■ Problem to solve:
Your job is to report every line of the entries that has "constraint".

══ Data shown ══

[src/rtl/gesture_period_counter.sv]
// Clearable up-counter with an equality terminal-count flag; the gesture FSM
// shares one instance across all of its timed states.
module gesture_period_counter #(
    parameter int CNTWIDTH = 17
) (
    input  logic                clk,
    input  logic                rst_n,
    input  logic                clear,
    input  logic                enable,
    input  logic [CNTWIDTH-1:0] limit,
    output logic                done
);

    logic [CNTWIDTH-1:0] cnt_q;
    logic [CNTWIDTH-1:0] cnt_d;

    // Clear has priority over counting so a state entry always starts from zero.
    always_comb begin
        cnt_d = cnt_q;
        if (clear) begin
            cnt_d = {CNTWIDTH{1'b0}};
        end else if (enable) begin
            cnt_d = cnt_q + {{(CNTWIDTH-1){1'b0}}, 1'b1};
        end else begin
            cnt_d = cnt_q;
        end
    end

    // Counter register.
    always_ff @(posedge clk) begin
        if (!rst_n) begin
            cnt_q <= {CNTWIDTH{1'b0}};
        end else begin
            cnt_q <= cnt_d;
        end
    end

    assign done = (cnt_q == limit);

endmodule
### config.mk
export PLATFORM = sky130hd
export DESIGN_NAME = alu_writeback_ctrl_flat
export DESIGN_NICKNAME = d
export VERILOG_FILES = /design/src/rtl/alu_writeback_ctrl_if.sv /design/src/rtl/alu_writeback_ctrl.sv /design/src/flat_wrapper.sv
export SDC_FILE = /design/constraint.sdc
export NUM_CORES = 1
export LEC_CHECK = 0
export BUFFER_PORTS_ARGS = -buffer_cell sky130_fd_sc_hd__buf_2
export CORE_MARGIN = 2
export CORE_UTILIZATION = 44
export CTS_BUF_LIST = sky130_fd_sc_hd__clkbuf_16
export CTS_CLUSTER_DIAMETER = 120
export DETAILED_ROUTE_END_ITERATION = 10
export PLACE_DENSITY = 0.77
export SYNTH_ARGS = -nofsm -noshare
export SYNTH_HDL_FRONTEND = slang
export SYNTH_SLANG_ARGS = --single-unit
### constraint.sdc
create_clock -name clk -period 1.35 [get_ports clk]
set_input_delay 0.27 -clock clk [delete_from_list [all_inputs] [get_ports clk]]
set_output_delay 0.27 -clock clk [all_outputs]
set_load 0.02 [all_outputs]
<file path="config.mk">
export PLATFORM = sky130hd
export DESIGN_NAME = johnson_counter_param
export DESIGN_NICKNAME = d
export VERILOG_FILES = /design/src/rtl/jc_pkg.sv /design/src/rtl/jc_phase_decode.sv /design/src/rtl/johnson_counter_param.sv
export SDC_FILE = /design/constraint.sdc
export NUM_CORES = 1
export LEC_CHECK = 0
export BUFFER_PORTS_ARGS = -buffer_cell sky130_fd_sc_hd__buf_2
export CAP_MARGIN = 20
export CORE_AREA = 5 5 42 44
export DETAILED_ROUTE_END_ITERATION = 7
export DIE_AREA = 0 0 47 49
export PLACE_DENSITY_LB_ADDON = 0.2
export SETUP_SLACK_MARGIN = 0.02
export SYNTH_ARGS = -nofsm -noshare
export SYNTH_HDL_FRONTEND = slang
export SYNTH_SLANG_ARGS = --single-unit
export TNS_END_PERCENT = 50
</file>
<file path="constraint.sdc">
create_clock -name clk -period 2.27 [get_ports clk]
set_clock_uncertainty 0.05 [all_clocks]
set_input_delay 0.454 -clock clk [delete_from_list [all_inputs] [get_ports clk]]
set_output_delay 0.454 -clock clk [all_outputs]
set_load 0.02 [all_outputs]
</file>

═══

■ Task output:
export SDC_FILE = /design/constraint.sdc
### constraint.sdc
export SDC_FILE = /design/constraint.sdc
<file path="constraint.sdc">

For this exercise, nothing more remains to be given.